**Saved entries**
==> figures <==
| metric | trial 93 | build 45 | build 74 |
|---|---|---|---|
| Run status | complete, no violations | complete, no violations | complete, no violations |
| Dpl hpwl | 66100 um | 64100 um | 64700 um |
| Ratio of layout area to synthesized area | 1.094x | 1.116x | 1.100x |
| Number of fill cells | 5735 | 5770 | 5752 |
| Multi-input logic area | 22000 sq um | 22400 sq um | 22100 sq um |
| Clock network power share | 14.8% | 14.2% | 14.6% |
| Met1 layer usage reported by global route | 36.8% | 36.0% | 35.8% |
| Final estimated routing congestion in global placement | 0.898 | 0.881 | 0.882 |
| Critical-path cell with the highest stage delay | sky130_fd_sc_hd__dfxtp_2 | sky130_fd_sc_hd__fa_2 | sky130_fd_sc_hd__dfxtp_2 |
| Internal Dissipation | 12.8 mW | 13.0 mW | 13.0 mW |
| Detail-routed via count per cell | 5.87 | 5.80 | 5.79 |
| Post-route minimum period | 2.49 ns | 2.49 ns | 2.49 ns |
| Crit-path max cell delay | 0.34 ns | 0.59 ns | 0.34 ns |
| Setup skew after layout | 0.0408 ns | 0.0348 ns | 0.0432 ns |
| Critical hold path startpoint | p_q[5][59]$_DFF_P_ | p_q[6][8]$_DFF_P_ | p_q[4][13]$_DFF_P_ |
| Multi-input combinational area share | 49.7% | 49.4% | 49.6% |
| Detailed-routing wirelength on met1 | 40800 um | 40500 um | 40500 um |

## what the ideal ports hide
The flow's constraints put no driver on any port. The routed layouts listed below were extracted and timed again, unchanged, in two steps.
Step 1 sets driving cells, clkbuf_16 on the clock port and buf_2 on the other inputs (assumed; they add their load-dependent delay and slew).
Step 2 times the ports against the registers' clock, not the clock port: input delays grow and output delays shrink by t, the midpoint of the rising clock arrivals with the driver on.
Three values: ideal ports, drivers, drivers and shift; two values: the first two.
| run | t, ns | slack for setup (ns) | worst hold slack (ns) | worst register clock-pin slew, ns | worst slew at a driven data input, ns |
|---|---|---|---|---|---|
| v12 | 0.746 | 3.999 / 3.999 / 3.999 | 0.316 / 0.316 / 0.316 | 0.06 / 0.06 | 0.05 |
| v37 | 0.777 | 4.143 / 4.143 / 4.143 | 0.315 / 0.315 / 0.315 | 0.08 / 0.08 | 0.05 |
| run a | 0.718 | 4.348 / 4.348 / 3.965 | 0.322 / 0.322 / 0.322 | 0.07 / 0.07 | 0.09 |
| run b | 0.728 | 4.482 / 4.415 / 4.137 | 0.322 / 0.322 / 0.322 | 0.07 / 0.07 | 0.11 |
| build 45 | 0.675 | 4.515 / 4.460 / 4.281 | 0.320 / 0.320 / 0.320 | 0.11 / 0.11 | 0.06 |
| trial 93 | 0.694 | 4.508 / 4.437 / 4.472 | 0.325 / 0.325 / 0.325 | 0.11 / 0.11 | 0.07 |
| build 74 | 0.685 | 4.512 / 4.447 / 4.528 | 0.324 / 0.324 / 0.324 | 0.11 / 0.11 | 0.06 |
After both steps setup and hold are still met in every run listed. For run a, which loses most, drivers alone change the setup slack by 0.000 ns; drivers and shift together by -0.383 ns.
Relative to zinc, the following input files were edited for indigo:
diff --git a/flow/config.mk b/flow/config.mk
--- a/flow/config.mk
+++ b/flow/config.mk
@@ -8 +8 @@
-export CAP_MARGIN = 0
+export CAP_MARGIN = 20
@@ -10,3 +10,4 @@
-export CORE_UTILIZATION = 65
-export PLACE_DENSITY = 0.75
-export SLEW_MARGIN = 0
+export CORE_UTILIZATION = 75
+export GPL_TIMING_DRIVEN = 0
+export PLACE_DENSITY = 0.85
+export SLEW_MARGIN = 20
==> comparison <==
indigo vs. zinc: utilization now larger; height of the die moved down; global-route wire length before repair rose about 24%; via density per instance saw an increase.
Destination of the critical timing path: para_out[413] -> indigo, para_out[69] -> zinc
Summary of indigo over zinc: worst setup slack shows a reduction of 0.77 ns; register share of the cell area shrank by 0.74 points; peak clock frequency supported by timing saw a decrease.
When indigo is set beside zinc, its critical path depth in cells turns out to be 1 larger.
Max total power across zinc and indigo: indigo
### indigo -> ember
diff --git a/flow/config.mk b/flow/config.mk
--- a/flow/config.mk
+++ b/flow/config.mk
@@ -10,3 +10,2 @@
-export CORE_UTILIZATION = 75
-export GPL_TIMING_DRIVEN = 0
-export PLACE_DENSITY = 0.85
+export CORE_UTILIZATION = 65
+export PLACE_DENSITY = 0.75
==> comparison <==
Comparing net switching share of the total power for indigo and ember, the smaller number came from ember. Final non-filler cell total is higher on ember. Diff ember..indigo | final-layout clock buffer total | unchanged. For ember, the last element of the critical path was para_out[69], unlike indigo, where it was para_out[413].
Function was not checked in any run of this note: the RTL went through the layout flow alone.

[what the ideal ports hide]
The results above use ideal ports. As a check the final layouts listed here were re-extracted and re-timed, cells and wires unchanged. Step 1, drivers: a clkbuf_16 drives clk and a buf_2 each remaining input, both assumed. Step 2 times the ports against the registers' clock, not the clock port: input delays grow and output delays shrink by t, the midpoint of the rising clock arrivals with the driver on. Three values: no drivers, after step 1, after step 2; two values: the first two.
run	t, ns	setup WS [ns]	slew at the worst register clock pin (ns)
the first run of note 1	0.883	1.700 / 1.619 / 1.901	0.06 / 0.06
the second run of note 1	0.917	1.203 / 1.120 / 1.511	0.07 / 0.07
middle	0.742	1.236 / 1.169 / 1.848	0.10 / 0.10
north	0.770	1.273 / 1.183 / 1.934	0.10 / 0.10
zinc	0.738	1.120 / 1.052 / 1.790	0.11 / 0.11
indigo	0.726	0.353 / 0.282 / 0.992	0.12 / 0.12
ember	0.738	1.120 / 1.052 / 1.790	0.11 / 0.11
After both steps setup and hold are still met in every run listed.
What follows belongs to an exercise in optimizing a design on an open flow for small area, a short achievable clock period and few clock cycles per item; a production flow would make more cautious choices. Function was checked by simulation only, so behaviour that the tests miss may differ from the original.

==> flow/design.v <==
module rgb_to_hsv_pixel_top (
   input  logic        clock,
   input  logic        reset,
   input  logic        pix_valid,
   output logic        pix_ready,
   input  logic [7:0]  pix_red,
   input  logic [7:0]  pix_green,
   input  logic [7:0]  pix_blue,
   output logic        hsv_valid,
   input  logic        hsv_ready,
   output logic [14:0] hsv_hue,
   output logic [7:0]  hsv_saturation,
   output logic [7:0]  hsv_brightness,
   output logic        hsv_is_gray
);
   logic [0:0] rg_1;
   logic [0:0] rb_2;
   logic [0:0] gb_3;
   logic [0:0] isr_4;
   logic [0:0] isg_5;
   logic [1:0] sec_6;
   logic [7:0] mx_7;
   logic [7:0] md_8;
   logic [7:0] mn_9;
   logic [0:0] neg_10;
   logic v1;
   logic [1:0] s1_sec;
   logic [7:0] s1_mx;
   logic [7:0] s1_md;
   logic [7:0] s1_mn;
   logic [0:0] s1_neg;
   logic [7:0] dl_11;
   logic [7:0] d_12;
   logic [11:0] d15_13;
   logic [7:0] hR_14;
   logic [3:0] hL_15;
   logic v2;
   logic [1:0] s2_sec;
   logic [7:0] s2_mx;
   logic [0:0] s2_neg;
   logic [7:0] s2_dl;
   logic [7:0] s2_hR;
   logic [3:0] s2_hL;
   logic [2:0] hL_16;
   logic [8:0] hT_17;
   logic [9:0] hD_18;
   logic [0:0] hge_19;
   logic [7:0] hR_20;
   logic [0:0] hQ_21;
   logic [1:0] hL_22;
   logic [8:0] hT_23;
   logic [9:0] hD_24;
   logic [0:0] hge_25;
   logic [7:0] hR_26;
   logic [1:0] hQ_27;
   logic v3;
   logic [1:0] s3_sec;
   logic [7:0] s3_mx;
   logic [0:0] s3_neg;
   logic [7:0] s3_dl;
   logic [7:0] s3_hR;
   logic [1:0] s3_hL;
   logic [1:0] s3_hQ;
   logic [0:0] hL_28;
   logic [8:0] hT_29;
   logic [9:0] hD_30;
   logic [0:0] hge_31;
   logic [7:0] hR_32;
   logic [2:0] hQ_33;
   logic [8:0] hT_34;
   logic [9:0] hD_35;
   logic [0:0] hge_36;
   logic [7:0] hR_37;
   logic [3:0] hQ_38;
   logic [0:0] sb_39;
   logic [7:0] sR_40;
   logic v4;
   logic [1:0] s4_sec;
   logic [7:0] s4_mx;
   logic [0:0] s4_neg;
   logic [7:0] s4_dl;
   logic [7:0] s4_hR;
   logic [3:0] s4_hQ;
   logic [0:0] s4_sb;
   logic [7:0] s4_sR;
   logic [8:0] hT_41;
   logic [9:0] hD_42;
   logic [0:0] hge_43;
   logic [7:0] hR_44;
   logic [4:0] hQ_45;
   logic [8:0] sT_46;
   logic [9:0] sD_47;
   logic [0:0] sge_48;
   logic [7:0] sR_49;
   logic [0:0] sQ_50;
   logic [0:0] sb_51;
   logic [8:0] hT_52;
   logic [9:0] hD_53;
   logic [0:0] hge_54;
   logic [7:0] hR_55;
   logic [5:0] hQ_56;
   logic [8:0] sT_57;
   logic [9:0] sD_58;
   logic [0:0] sge_59;
   logic [7:0] sR_60;
   logic [1:0] sQ_61;
   logic [0:0] sb_62;
   logic v5;
   logic [1:0] s5_sec;
   logic [7:0] s5_mx;
   logic [0:0] s5_neg;
   logic [7:0] s5_dl;
   logic [7:0] s5_hR;
   logic [5:0] s5_hQ;
   logic [0:0] s5_sb;
   logic [7:0] s5_sR;
   logic [1:0] s5_sQ;
   logic [8:0] hT_63;
   logic [9:0] hD_64;
   logic [0:0] hge_65;
   logic [7:0] hR_66;
   logic [6:0] hQ_67;
   logic [8:0] sT_68;
   logic [9:0] sD_69;
   logic [0:0] sge_70;
   logic [7:0] sR_71;
   logic [2:0] sQ_72;
   logic [0:0] sb_73;
   logic [8:0] hT_74;
   logic [9:0] hD_75;
   logic [0:0] hge_76;
   logic [7:0] hR_77;
   logic [7:0] hQ_78;
   logic [8:0] sT_79;
   logic [9:0] sD_80;
   logic [0:0] sge_81;
   logic [7:0] sR_82;
   logic [3:0] sQ_83;
   logic [0:0] sb_84;
   logic v6;
   logic [1:0] s6_sec;
   logic [7:0] s6_mx;
   logic [0:0] s6_neg;
   logic [7:0] s6_dl;
   logic [7:0] s6_hR;
   logic [7:0] s6_hQ;
   logic [0:0] s6_sb;
   logic [7:0] s6_sR;
   logic [3:0] s6_sQ;
   logic [8:0] hT_85;
   logic [9:0] hD_86;
   logic [0:0] hge_87;
   logic [7:0] hR_88;
   logic [8:0] hQ_89;
   logic [8:0] sT_90;
   logic [9:0] sD_91;
   logic [0:0] sge_92;
   logic [7:0] sR_93;
   logic [4:0] sQ_94;
   logic [0:0] sb_95;
   logic [8:0] hT_96;
   logic [9:0] hD_97;
   logic [0:0] hge_98;
   logic [7:0] hR_99;
   logic [9:0] hQ_100;
   logic [8:0] sT_101;
   logic [9:0] sD_102;
   logic [0:0] sge_103;
   logic [7:0] sR_104;
   logic [5:0] sQ_105;
   logic [0:0] sb_106;
   logic v7;
   logic [1:0] s7_sec;
   logic [7:0] s7_mx;
   logic [0:0] s7_neg;
   logic [7:0] s7_dl;
   logic [7:0] s7_hR;
   logic [9:0] s7_hQ;
   logic [0:0] s7_sb;
   logic [7:0] s7_sR;
   logic [5:0] s7_sQ;
   logic [8:0] hT_107;
   logic [9:0] hD_108;
   logic [0:0] hge_109;
   logic [7:0] hR_110;
   logic [10:0] hQ_111;
   logic [8:0] sT_112;
   logic [9:0] sD_113;
   logic [0:0] sge_114;
   logic [7:0] sR_115;
   logic [6:0] sQ_116;
   logic [0:0] sb_117;
   logic [8:0] hT_118;
   logic [9:0] hD_119;
   logic [0:0] hge_120;
   logic [7:0] hR_121;
   logic [11:0] hQ_122;
   logic [8:0] sT_123;
   logic [9:0] sD_124;
   logic [0:0] sge_125;
   logic [7:0] sR_126;
   logic [7:0] sQ_127;
   logic [0:0] gray_128;
   logic [5:0] bh_129;
   logic [5:0] hp_130;
   logic [5:0] hn_131;
   logic [5:0] hn1_132;
   logic [0:0] nz_133;
   logic [8:0] lo_134;
   logic [5:0] hi_135;
   logic [0:0] z_136;
   logic [14:0] hue_137;
   logic [7:0] sat_138;
   logic [31:0] res_139;
   logic en;
   logic o_valid;
   logic [31:0] o_res;
   assign rg_1 = pix_red >= pix_green;
   assign rb_2 = pix_red >= pix_blue;
   assign gb_3 = pix_green >= pix_blue;
   assign isr_4 = rg_1 & rb_2;
   assign isg_5 = ~isr_4 & gb_3;
   assign sec_6 = {~isr_4 & ~isg_5, isg_5};
   assign mx_7 = isr_4 ? pix_red : (isg_5 ? pix_green : pix_blue);
   assign md_8 = isr_4 ? (gb_3 ? pix_green : pix_blue) : (isg_5 ? (rb_2 ? pix_red : pix_blue) : (rg_1 ? pix_red : pix_green));
   assign mn_9 = isr_4 ? (gb_3 ? pix_blue : pix_green) : (isg_5 ? (rb_2 ? pix_blue : pix_red) : (rg_1 ? pix_green : pix_red));
   assign neg_10 = isr_4 ? ~gb_3 : (isg_5 ? rb_2 : ~rg_1);
   assign dl_11 = s1_mx - s1_mn;
   assign d_12 = s1_md - s1_mn;
   assign d15_13 = {d_12, 4'b0000} - {4'b0000, d_12};
   assign hR_14 = d15_13[11:4];
   assign hL_15 = d15_13[3:0];
   assign hL_16 = s2_hL[2:0];
   assign hT_17 = {s2_hR, s2_hL[3]};
   assign hD_18 = {1'b0, hT_17} - {2'b00, s2_dl};
   assign hge_19 = ~hD_18[9];
   assign hR_20 = hge_19 ? hD_18[7:0] : hT_17[7:0];
   assign hQ_21 = hge_19;
   assign hL_22 = hL_16[1:0];
   assign hT_23 = {hR_20, hL_16[2]};
   assign hD_24 = {1'b0, hT_23} - {2'b00, s2_dl};
   assign hge_25 = ~hD_24[9];
   assign hR_26 = hge_25 ? hD_24[7:0] : hT_23[7:0];
   assign hQ_27 = {hQ_21, hge_25};
   assign hL_28 = s3_hL[0:0];
   assign hT_29 = {s3_hR, s3_hL[1]};
   assign hD_30 = {1'b0, hT_29} - {2'b00, s3_dl};
   assign hge_31 = ~hD_30[9];
   assign hR_32 = hge_31 ? hD_30[7:0] : hT_29[7:0];
   assign hQ_33 = {s3_hQ, hge_31};
   assign hT_34 = {hR_32, hL_28[0]};
   assign hD_35 = {1'b0, hT_34} - {2'b00, s3_dl};
   assign hge_36 = ~hD_35[9];
   assign hR_37 = hge_36 ? hD_35[7:0] : hT_34[7:0];
   assign hQ_38 = {hQ_33, hge_36};
   assign sb_39 = (s3_dl[7] ^ (|s3_dl[6:0]));
   assign sR_40 = {~(s3_dl[7] ^ (|s3_dl[6:0])), ~(s3_dl[6] ^ (|s3_dl[5:0])), ~(s3_dl[5] ^ (|s3_dl[4:0])), ~(s3_dl[4] ^ (|s3_dl[3:0])), ~(s3_dl[3] ^ (|s3_dl[2:0])), ~(s3_dl[2] ^ (|s3_dl[1:0])), ~(s3_dl[1] ^ (|s3_dl[0:0])), ~s3_dl[0]};
   assign hT_41 = {s4_hR, 1'b0};
   assign hD_42 = {1'b0, hT_41} - {2'b00, s4_dl};
   assign hge_43 = ~hD_42[9];
   assign hR_44 = hge_43 ? hD_42[7:0] : hT_41[7:0];
   assign hQ_45 = {s4_hQ, hge_43};
   assign sT_46 = {s4_sR, s4_sb};
   assign sD_47 = {1'b0, sT_46} - {2'b00, s4_mx};
   assign sge_48 = ~sD_47[9];
   assign sR_49 = sge_48 ? sD_47[7:0] : sT_46[7:0];
   assign sQ_50 = sge_48;
   assign sb_51 = (s4_dl[6] ^ (|s4_dl[5:0]));
   assign hT_52 = {hR_44, 1'b0};
   assign hD_53 = {1'b0, hT_52} - {2'b00, s4_dl};
   assign hge_54 = ~hD_53[9];
   assign hR_55 = hge_54 ? hD_53[7:0] : hT_52[7:0];
   assign hQ_56 = {hQ_45, hge_54};
   assign sT_57 = {sR_49, sb_51};
   assign sD_58 = {1'b0, sT_57} - {2'b00, s4_mx};
   assign sge_59 = ~sD_58[9];
   assign sR_60 = sge_59 ? sD_58[7:0] : sT_57[7:0];
   assign sQ_61 = {sQ_50, sge_59};
   assign sb_62 = (s4_dl[5] ^ (|s4_dl[4:0]));
   assign hT_63 = {s5_hR, 1'b0};
   assign hD_64 = {1'b0, hT_63} - {2'b00, s5_dl};
   assign hge_65 = ~hD_64[9];
   assign hR_66 = hge_65 ? hD_64[7:0] : hT_63[7:0];
   assign hQ_67 = {s5_hQ, hge_65};
   assign sT_68 = {s5_sR, s5_sb};
   assign sD_69 = {1'b0, sT_68} - {2'b00, s5_mx};
   assign sge_70 = ~sD_69[9];
   assign sR_71 = sge_70 ? sD_69[7:0] : sT_68[7:0];
   assign sQ_72 = {s5_sQ, sge_70};
   assign sb_73 = (s5_dl[4] ^ (|s5_dl[3:0]));
   assign hT_74 = {hR_66, 1'b0};
   assign hD_75 = {1'b0, hT_74} - {2'b00, s5_dl};
   assign hge_76 = ~hD_75[9];
   assign hR_77 = hge_76 ? hD_75[7:0] : hT_74[7:0];
   assign hQ_78 = {hQ_67, hge_76};
   assign sT_79 = {sR_71, sb_73};
   assign sD_80 = {1'b0, sT_79} - {2'b00, s5_mx};
   assign sge_81 = ~sD_80[9];
   assign sR_82 = sge_81 ? sD_80[7:0] : sT_79[7:0];
   assign sQ_83 = {sQ_72, sge_81};
   assign sb_84 = (s5_dl[3] ^ (|s5_dl[2:0]));
   assign hT_85 = {s6_hR, 1'b0};
   assign hD_86 = {1'b0, hT_85} - {2'b00, s6_dl};
   assign hge_87 = ~hD_86[9];
   assign hR_88 = hge_87 ? hD_86[7:0] : hT_85[7:0];
   assign hQ_89 = {s6_hQ, hge_87};
   assign sT_90 = {s6_sR, s6_sb};
   assign sD_91 = {1'b0, sT_90} - {2'b00, s6_mx};
   assign sge_92 = ~sD_91[9];
   assign sR_93 = sge_92 ? sD_91[7:0] : sT_90[7:0];
   assign sQ_94 = {s6_sQ, sge_92};
   assign sb_95 = (s6_dl[2] ^ (|s6_dl[1:0]));
   assign hT_96 = {hR_88, 1'b0};
   assign hD_97 = {1'b0, hT_96} - {2'b00, s6_dl};
   assign hge_98 = ~hD_97[9];
   assign hR_99 = hge_98 ? hD_97[7:0] : hT_96[7:0];
   assign hQ_100 = {hQ_89, hge_98};
   assign sT_101 = {sR_93, sb_95};
   assign sD_102 = {1'b0, sT_101} - {2'b00, s6_mx};
   assign sge_103 = ~sD_102[9];
   assign sR_104 = sge_103 ? sD_102[7:0] : sT_101[7:0];
   assign sQ_105 = {sQ_94, sge_103};
   assign sb_106 = (s6_dl[1] ^ (|s6_dl[0:0]));
   assign hT_107 = {s7_hR, 1'b0};
   assign hD_108 = {1'b0, hT_107} - {2'b00, s7_dl};
   assign hge_109 = ~hD_108[9];
   assign hR_110 = hge_109 ? hD_108[7:0] : hT_107[7:0];
   assign hQ_111 = {s7_hQ, hge_109};
   assign sT_112 = {s7_sR, s7_sb};
   assign sD_113 = {1'b0, sT_112} - {2'b00, s7_mx};
   assign sge_114 = ~sD_113[9];
   assign sR_115 = sge_114 ? sD_113[7:0] : sT_112[7:0];
   assign sQ_116 = {s7_sQ, sge_114};
   assign sb_117 = s7_dl[0];
   assign hT_118 = {hR_110, 1'b0};
   assign hD_119 = {1'b0, hT_118} - {2'b00, s7_dl};
   assign hge_120 = ~hD_119[9];
   assign hR_121 = hge_120 ? hD_119[7:0] : hT_118[7:0];
   assign hQ_122 = {hQ_111, hge_120};
   assign sT_123 = {sR_115, sb_117};
   assign sD_124 = {1'b0, sT_123} - {2'b00, s7_mx};
   assign sge_125 = ~sD_124[9];
   assign sR_126 = sge_125 ? sD_124[7:0] : sT_123[7:0];
   assign sQ_127 = {sQ_116, sge_125};
   assign gray_128 = ~|s7_dl;
   assign bh_129 = (s7_sec == 2'd1) ? 6'd15 : (s7_sec == 2'd2) ? 6'd30 : (s7_neg ? 6'd45 : 6'd0);
   assign hp_130 = bh_129 + {3'b000, hQ_122[11:9]};
   assign hn_131 = bh_129 - {3'b000, hQ_122[11:9]};
   assign hn1_132 = bh_129 - {3'b000, hQ_122[11:9]} - 6'd1;
   assign nz_133 = |hQ_122[8:0];
   assign lo_134 = {hQ_122[8] ^ (s7_neg & (|hQ_122[7:0])), hQ_122[7] ^ (s7_neg & (|hQ_122[6:0])), hQ_122[6] ^ (s7_neg & (|hQ_122[5:0])), hQ_122[5] ^ (s7_neg & (|hQ_122[4:0])), hQ_122[4] ^ (s7_neg & (|hQ_122[3:0])), hQ_122[3] ^ (s7_neg & (|hQ_122[2:0])), hQ_122[2] ^ (s7_neg & (|hQ_122[1:0])), hQ_122[1] ^ (s7_neg & (|hQ_122[0:0])), hQ_122[0]};
   assign hi_135 = s7_neg ? (nz_133 ? hn1_132 : hn_131) : hp_130;
   assign z_136 = gray_128 | (((s7_sec == 2'd0) & s7_neg) & ~nz_133 & ~|hQ_122[11:9]);
   assign hue_137 = z_136 ? 15'd0 : {hi_135, lo_134};
   assign sat_138 = gray_128 ? 8'd0 : sQ_127;
   assign res_139 = {hue_137, sat_138, s7_mx, gray_128};
   always_ff @(posedge clock) begin
      if (reset) v1 <= 1'b0;
      else if (en) v1 <= (pix_valid & pix_ready);
   end
   always_ff @(posedge clock) begin
      if (en) begin
         s1_sec <= sec_6;
         s1_mx <= mx_7;
         s1_md <= md_8;
         s1_mn <= mn_9;
         s1_neg <= neg_10;
      end
   end
   always_ff @(posedge clock) begin
      if (reset) v2 <= 1'b0;
      else if (en) v2 <= v1;
   end
   always_ff @(posedge clock) begin
      if (en) begin
         s2_sec <= s1_sec;
         s2_mx <= s1_mx;
         s2_neg <= s1_neg;
         s2_dl <= dl_11;
         s2_hR <= hR_14;
         s2_hL <= hL_15;
      end
   end
   always_ff @(posedge clock) begin
      if (reset) v3 <= 1'b0;
      else if (en) v3 <= v2;
   end
   always_ff @(posedge clock) begin
      if (en) begin
         s3_sec <= s2_sec;
         s3_mx <= s2_mx;
         s3_neg <= s2_neg;
         s3_dl <= s2_dl;
         s3_hR <= hR_26;
         s3_hL <= hL_22;
         s3_hQ <= hQ_27;
      end
   end
   always_ff @(posedge clock) begin
      if (reset) v4 <= 1'b0;
      else if (en) v4 <= v3;
   end
   always_ff @(posedge clock) begin
      if (en) begin
         s4_sec <= s3_sec;
         s4_mx <= s3_mx;
         s4_neg <= s3_neg;
         s4_dl <= s3_dl;
         s4_hR <= hR_37;
         s4_hQ <= hQ_38;
         s4_sb <= sb_39;
         s4_sR <= sR_40;
      end
   end
   always_ff @(posedge clock) begin
      if (reset) v5 <= 1'b0;
      else if (en) v5 <= v4;
   end
   always_ff @(posedge clock) begin
      if (en) begin
         s5_sec <= s4_sec;
         s5_mx <= s4_mx;
         s5_neg <= s4_neg;
         s5_dl <= s4_dl;
         s5_hR <= hR_55;
         s5_hQ <= hQ_56;
         s5_sb <= sb_62;
         s5_sR <= sR_60;
         s5_sQ <= sQ_61;
      end
   end
   always_ff @(posedge clock) begin
      if (reset) v6 <= 1'b0;
      else if (en) v6 <= v5;
   end
   always_ff @(posedge clock) begin
      if (en) begin
         s6_sec <= s5_sec;
         s6_mx <= s5_mx;
         s6_neg <= s5_neg;
         s6_dl <= s5_dl;
         s6_hR <= hR_77;
         s6_hQ <= hQ_78;
         s6_sb <= sb_84;
         s6_sR <= sR_82;
         s6_sQ <= sQ_83;
      end
   end
   always_ff @(posedge clock) begin
      if (reset) v7 <= 1'b0;
      else if (en) v7 <= v6;
   end
   always_ff @(posedge clock) begin
      if (en) begin
         s7_sec <= s6_sec;
         s7_mx <= s6_mx;
         s7_neg <= s6_neg;
         s7_dl <= s6_dl;
         s7_hR <= hR_99;
         s7_hQ <= hQ_100;
         s7_sb <= sb_106;
         s7_sR <= sR_104;
         s7_sQ <= sQ_105;
      end
   end
   assign pix_ready = ~o_valid | hsv_ready;
   assign en = pix_ready | ~v7;
   always_ff @(posedge clock) begin
      if (reset) o_valid <= 1'b0;
      else if (pix_ready) o_valid <= v7;
   end
   always_ff @(posedge clock) begin
      if (pix_ready & v7) o_res <= res_139;
   end
   assign hsv_valid      = o_valid;
   assign hsv_hue        = o_res[31:17];
   assign hsv_saturation = o_res[16:9];
   assign hsv_brightness = o_res[8:1];
   assign hsv_is_gray    = o_res[0];
endmodule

**Work required**
From the data above, output only the lines between the line containing "1.116x | 1.100x |" and the line containing "Step 1 sets", inclusive, exactly as written.

**Exercise answer**
| Ratio of layout area to synthesized area | 1.094x | 1.116x | 1.100x |
| Number of fill cells | 5735 | 5770 | 5752 |
| Multi-input logic area | 22000 sq um | 22400 sq um | 22100 sq um |
| Clock network power share | 14.8% | 14.2% | 14.6% |
| Met1 layer usage reported by global route | 36.8% | 36.0% | 35.8% |
| Final estimated routing congestion in global placement | 0.898 | 0.881 | 0.882 |
| Critical-path cell with the highest stage delay | sky130_fd_sc_hd__dfxtp_2 | sky130_fd_sc_hd__fa_2 | sky130_fd_sc_hd__dfxtp_2 |
| Internal Dissipation | 12.8 mW | 13.0 mW | 13.0 mW |
| Detail-routed via count per cell | 5.87 | 5.80 | 5.79 |
| Post-route minimum period | 2.49 ns | 2.49 ns | 2.49 ns |
| Crit-path max cell delay | 0.34 ns | 0.59 ns | 0.34 ns |
| Setup skew after layout | 0.0408 ns | 0.0348 ns | 0.0432 ns |
| Critical hold path startpoint | p_q[5][59]$_DFF_P_ | p_q[6][8]$_DFF_P_ | p_q[4][13]$_DFF_P_ |
| Multi-input combinational area share | 49.7% | 49.4% | 49.6% |
| Detailed-routing wirelength on met1 | 40800 um | 40500 um | 40500 um |

## what the ideal ports hide
The flow's constraints put no driver on any port. The routed layouts listed below were extracted and timed again, unchanged, in two steps.
Step 1 sets driving cells, clkbuf_16 on the clock port and buf_2 on the other inputs (assumed; they add their load-dependent delay and slew).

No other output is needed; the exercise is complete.